• [WHAT IS NEEDED] Search term "routing": please copy every line of the records below that contains it.
>>>
Background: an optimization exercise with open tools, aiming at small area, a short achievable clock period and few clock cycles. Do not read the settings as production practice.
Only simulation tests tie the RTL to the original design; equivalence was not proved.
Power and IR drop assume default switching activity.

== v48 ==
## gmc4_core
module gmc4_core (
    input  wire       clk,
    input  wire       rst,
    input  wire       cmd_valid,
    output wire       cmd_ready,
    input  wire [2:0] cmd_op,
    input  wire [7:0] cmd_addr,
    input  wire [3:0] cmd_data,
    output reg  [3:0] rdata,
    output reg  [4:0] step_delay,
    output reg  [3:0] reg_a,
    output reg  [3:0] reg_b,
    output reg  [3:0] reg_y,
    output reg  [3:0] reg_z,
    output reg  [6:0] pc,
    output reg        flag,
    output reg  [3:0] display,
    output reg  [6:0] leds,
    output reg  [4:0] sound,
    output reg        halted,
    output reg        waiting
);
    localparam [2:0] CMD_STEP  = 3'd0,
                     CMD_SET   = 3'd1,
                     CMD_GET   = 3'd2,
                     CMD_KEY   = 3'd3,
                     CMD_HALT  = 3'd4,
                     CMD_SOFT  = 3'd5,
                     CMD_HARD  = 3'd6,
                     CMD_START = 3'd7;
    localparam [4:0] SND_NONE  = 5'd0,
                     SND_END   = 5'd1,
                     SND_ERROR = 5'd2,
                     SND_SHORT = 5'd3,
                     SND_LONG  = 5'd4;
    reg  [511:0] mem;           
    reg  [3:0]   sh_a, sh_b, sh_y, sh_z;
    reg          key_valid;
    reg  [3:0]   key_val;
    reg          runlatch;
    reg          rdy;           
    reg  [4:0]   rs0, rs1, rs2, rs3;
    reg  [1:0]   rot;
    reg          get_oor;       
    assign cmd_ready = rdy;
    wire accept   = cmd_valid && rdy;
    wire hard_rst = rst || (accept && cmd_op == CMD_HARD);
    wire [127:0] bank0, bank1, bank2, bank3;
    genvar gi;
    generate
        for (gi = 0; gi < 32; gi = gi + 1) begin : g_bank
            assign bank0[4*gi +: 4] = mem[4*(4*gi+0) +: 4];
            assign bank1[4*gi +: 4] = mem[4*(4*gi+1) +: 4];
            assign bank2[4*gi +: 4] = mem[4*(4*gi+2) +: 4];
            assign bank3[4*gi +: 4] = mem[4*(4*gi+3) +: 4];
        end
    endgenerate
    wire [3:0] q0 = bank0[{rs0, 2'b00} +: 4];
    wire [3:0] q1 = bank1[{rs1, 2'b00} +: 4];
    wire [3:0] q2 = bank2[{rs2, 2'b00} +: 4];
    wire [3:0] q3 = bank3[{rs3, 2'b00} +: 4];
    reg  [3:0] op, n1, n2;
  ...
export LEC_CHECK = 0
export CAP_MARGIN = 20
export CORE_MARGIN = 2
export CORE_UTILIZATION = 60
export SLEW_MARGIN = 20
create_clock -name core_clock -period 12.0 [get_ports {clk}]
standard.sh (not shown) runs the stock make flow with config.mk's settings and CLKGATE_MAP_FILE= SYNTH_SCRIPT=/design/flow/synth_recipe.tcl, a recipe that flattens the netlist after the stock synthesis.
==> flow/flow/run.sh <==
#!/bin/bash
# Standard layout (the standard.sh: unchanged synthesis, floorplan, place,
# CTS, route), with the resizer's setup target tightened: repair_timing works
# until the setup slack is at least SETUP_SLACK_MARGIN. The clock period and
# the constraints stay the design's. CTS adds no dummy loads. Each tool's
# output is in orfs/logs/.
set -euo pipefail
bash standard.sh SETUP_SLACK_MARGIN=7.5 \
  "CTS_ARGS=-sink_clustering_enable -repair_clock_nets -dont_use_dummy_load" \
  finish > standard.log 2>&1
Testbench counts of v48, summed over its fixed seeds: cycles 42,055.
The following lists how v39 was set up differently from v48:
==> flow/flow/run.sh <==
#!/bin/bash
# Standard layout (the standard.sh: unchanged synthesis, floorplan, place,
# CTS, route), with the resizer's setup target tightened: repair_timing works
# until the setup slack is at least SETUP_SLACK_MARGIN. The clock period and
# the constraints stay the design's. Every port still gets a buffer (buf_2).
# CTS adds no dummy loads and clusters up to 25 sinks per leaf buffer.
# Each tool's output is in orfs/logs/.
set -euo pipefail
bash standard.sh SETUP_SLACK_MARGIN=7.25 \
  "BUFFER_PORTS_ARGS=-buffer_cell sky130_fd_sc_hd__buf_2" \
  "CTS_ARGS=-sink_clustering_enable -repair_clock_nets -dont_use_dummy_load -sink_clustering_size 25 -sink_clustering_max_diameter 80" \
  finish > standard.log 2>&1
==> results.txt <==
Against v48, v39 comes in 4.8 points lower on power share of the clock group. Maximum frequency, v39 and v48: higher on v48. v48 has higher share of the core filled with cells than v39. The total power draw number comes out higher for v48 vs v39. [compare] base=v48 new=v39: routing usage on met1 higher; die area roughly the same; internal power contribution lower. NOTE: arrival time at the worst endpoint in v39 falls short of that of v48. Global-route usage ended up 0.79 points lower on v39 than on v48. v48 leaves more setup margin than v39.
diff inputs: v39 => v16
==> flow/flow/run.sh <==
#!/bin/bash
# Standard layout (the standard.sh: unchanged synthesis, floorplan, place,
# CTS, route), with the resizer's setup target tightened: repair_timing works
# until the setup slack is at least SETUP_SLACK_MARGIN. The clock period and
# the constraints stay the design's. CTS adds no dummy loads. Each tool's
# output is in orfs/logs/.
set -euo pipefail
bash standard.sh SETUP_SLACK_MARGIN=7.75 \
  "CTS_ARGS=-sink_clustering_enable -repair_clock_nets -dont_use_dummy_load" \
  finish > standard.log 2>&1
Results
On switching power: between v39 and v16, it ends up lower for v39.
The overall routing resource usage number comes out higher for v16 vs v39.
For the finished layout cell area, v16 came in about 11% higher than v39 did.
Taking v39 as the reference, in v16 iteration count of the initial detailed-routing pass now larger; count of buffers added by post-CTS timing repair for setup moved up; via count went up.
Number of global-route vias before repair: v16 vs v39 up 6.4%
## Diff of input files: v13 against v16
Settings: an added SETUP_SLACK_MARGIN of 5.
==> flow/run.sh (new file) <==
#!/bin/bash
# synth_recipe.tcl (not shown) runs the flow's synth.tcl, then flattens the netlist and writes it again
# the make line also repeats each setting of config.mk as NAME=value (left out here)
make -C /OpenROAD-flow-scripts/flow DESIGN_CONFIG=/design/flow/config.mk WORK_HOME=/design/flow/orfs CLKGATE_MAP_FILE= SYNTH_SCRIPT=/design/flow/synth_recipe.tcl finish
removed: flow/flow/run.sh
removed: flow/standard.sh
Results
Delta (v13 minus v16): final HPWL from detailed placement went down by 1.7%, area used by multi-input combinational logic has decreased.
Clock skew: v13 vs v16 up 0.020 ns
The count of routing violations after the opening detailed-route iteration number comes out lower for v13 vs v16.
Inputs modified between v13 and v53:
Settings: SETUP_SLACK_MARGIN: 5 -> unset.
==> flow/flow/run.sh (new file) <==
#!/bin/bash
# Standard layout (the standard.sh: unchanged synthesis, floorplan, place,
# CTS, route), with the resizer's setup target tightened: repair_timing works
# until the setup slack is at least SETUP_SLACK_MARGIN. The clock period and
# the constraints stay the design's. Every port still gets a buffer (buf_2).
# CTS adds no dummy loads and clusters up to 25 sinks per leaf buffer.
# Each tool's output is in orfs/logs/.
set -euo pipefail
bash standard.sh SETUP_SLACK_MARGIN=7.5 \
  "BUFFER_PORTS_ARGS=-buffer_cell sky130_fd_sc_hd__buf_2" \
  "CTS_ARGS=-sink_clustering_enable -repair_clock_nets -dont_use_dummy_load -sink_clustering_size 25 -sink_clustering_max_diameter 80" \
  finish > standard.log 2>&1
==> flow/standard.sh (new file) <==
#!/bin/bash
# synth_recipe.tcl (not shown) runs the flow's synth.tcl, then flattens the netlist and writes it again
# the make line also repeats each setting of config.mk as NAME=value (left out here)
make -C /OpenROAD-flow-scripts/flow DESIGN_CONFIG=/design/flow/config.mk WORK_HOME=/design/flow/orfs CLKGATE_MAP_FILE= SYNTH_SCRIPT=/design/flow/synth_recipe.tcl "${@:-finish}"
removed: flow/run.sh
[summary]
Going from v13 to v53, the power of the clock network was found to have gone down by 40%.
Total power of v53 is lower than that of v13.
Comparing v13 against v53, there is no change at all in largest buffer count on any clock path.
Changes observed in v53 relative to v13: relative contribution of sequential cells to total power climbed 3.9 points; global-route wire length before repair increased by about 1.4% relative to the old numbers; sequential share of layout area has remained practically unchanged; number of clock buffers inserted by TritonCTS -25; share of power burned in combinational logic increased 6.6 points.

== job 101 ==
Starting RTL as in the previous note.
Settings: LEC_CHECK=0, CAP_MARGIN=20, CORE_MARGIN=2, CORE_UTILIZATION=70, CTS_BUF_LIST=sky130_fd_sc_hd__clkbuf_4 sky130_fd_sc_hd__clkbuf_8, SLEW_MARGIN=20; clock period 12.0 ns.
==> flow/flow/run.sh <==
#!/bin/bash
# Standard layout (the standard.sh: unchanged synthesis, floorplan, place,
# CTS, route), with the resizer's setup target tightened: repair_timing works
# until the setup slack is at least SETUP_SLACK_MARGIN. The clock period and
# the constraints stay the design's. CTS adds no dummy loads. Each tool's
# output is in orfs/logs/.
set -euo pipefail
bash standard.sh SETUP_SLACK_MARGIN=7.5 \
  "CTS_ARGS=-sink_clustering_enable -repair_clock_nets -dont_use_dummy_load -buf_list {sky130_fd_sc_hd__clkbuf_4 sky130_fd_sc_hd__clkbuf_8}" \
  finish > standard.log 2>&1
The flow did not stop early for job 101: all stages ran, and the layout cleared the timing, DRC and antenna checks.
Testbench counts of job 101, summed over its fixed seeds: cycles 42,055.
<<<
• [ANSWER BOX]
Against v48, v39 comes in 4.8 points lower on power share of the clock group. Maximum frequency, v39 and v48: higher on v48. v48 has higher share of the core filled with cells than v39. The total power draw number comes out higher for v48 vs v39. [compare] base=v48 new=v39: routing usage on met1 higher; die area roughly the same; internal power contribution lower. NOTE: arrival time at the worst endpoint in v39 falls short of that of v48. Global-route usage ended up 0.79 points lower on v39 than on v48. v48 leaves more setup margin than v39.
The overall routing resource usage number comes out higher for v16 vs v39.
Taking v39 as the reference, in v16 iteration count of the initial detailed-routing pass now larger; count of buffers added by post-CTS timing repair for setup moved up; via count went up.
The count of routing violations after the opening detailed-route iteration number comes out lower for v13 vs v16.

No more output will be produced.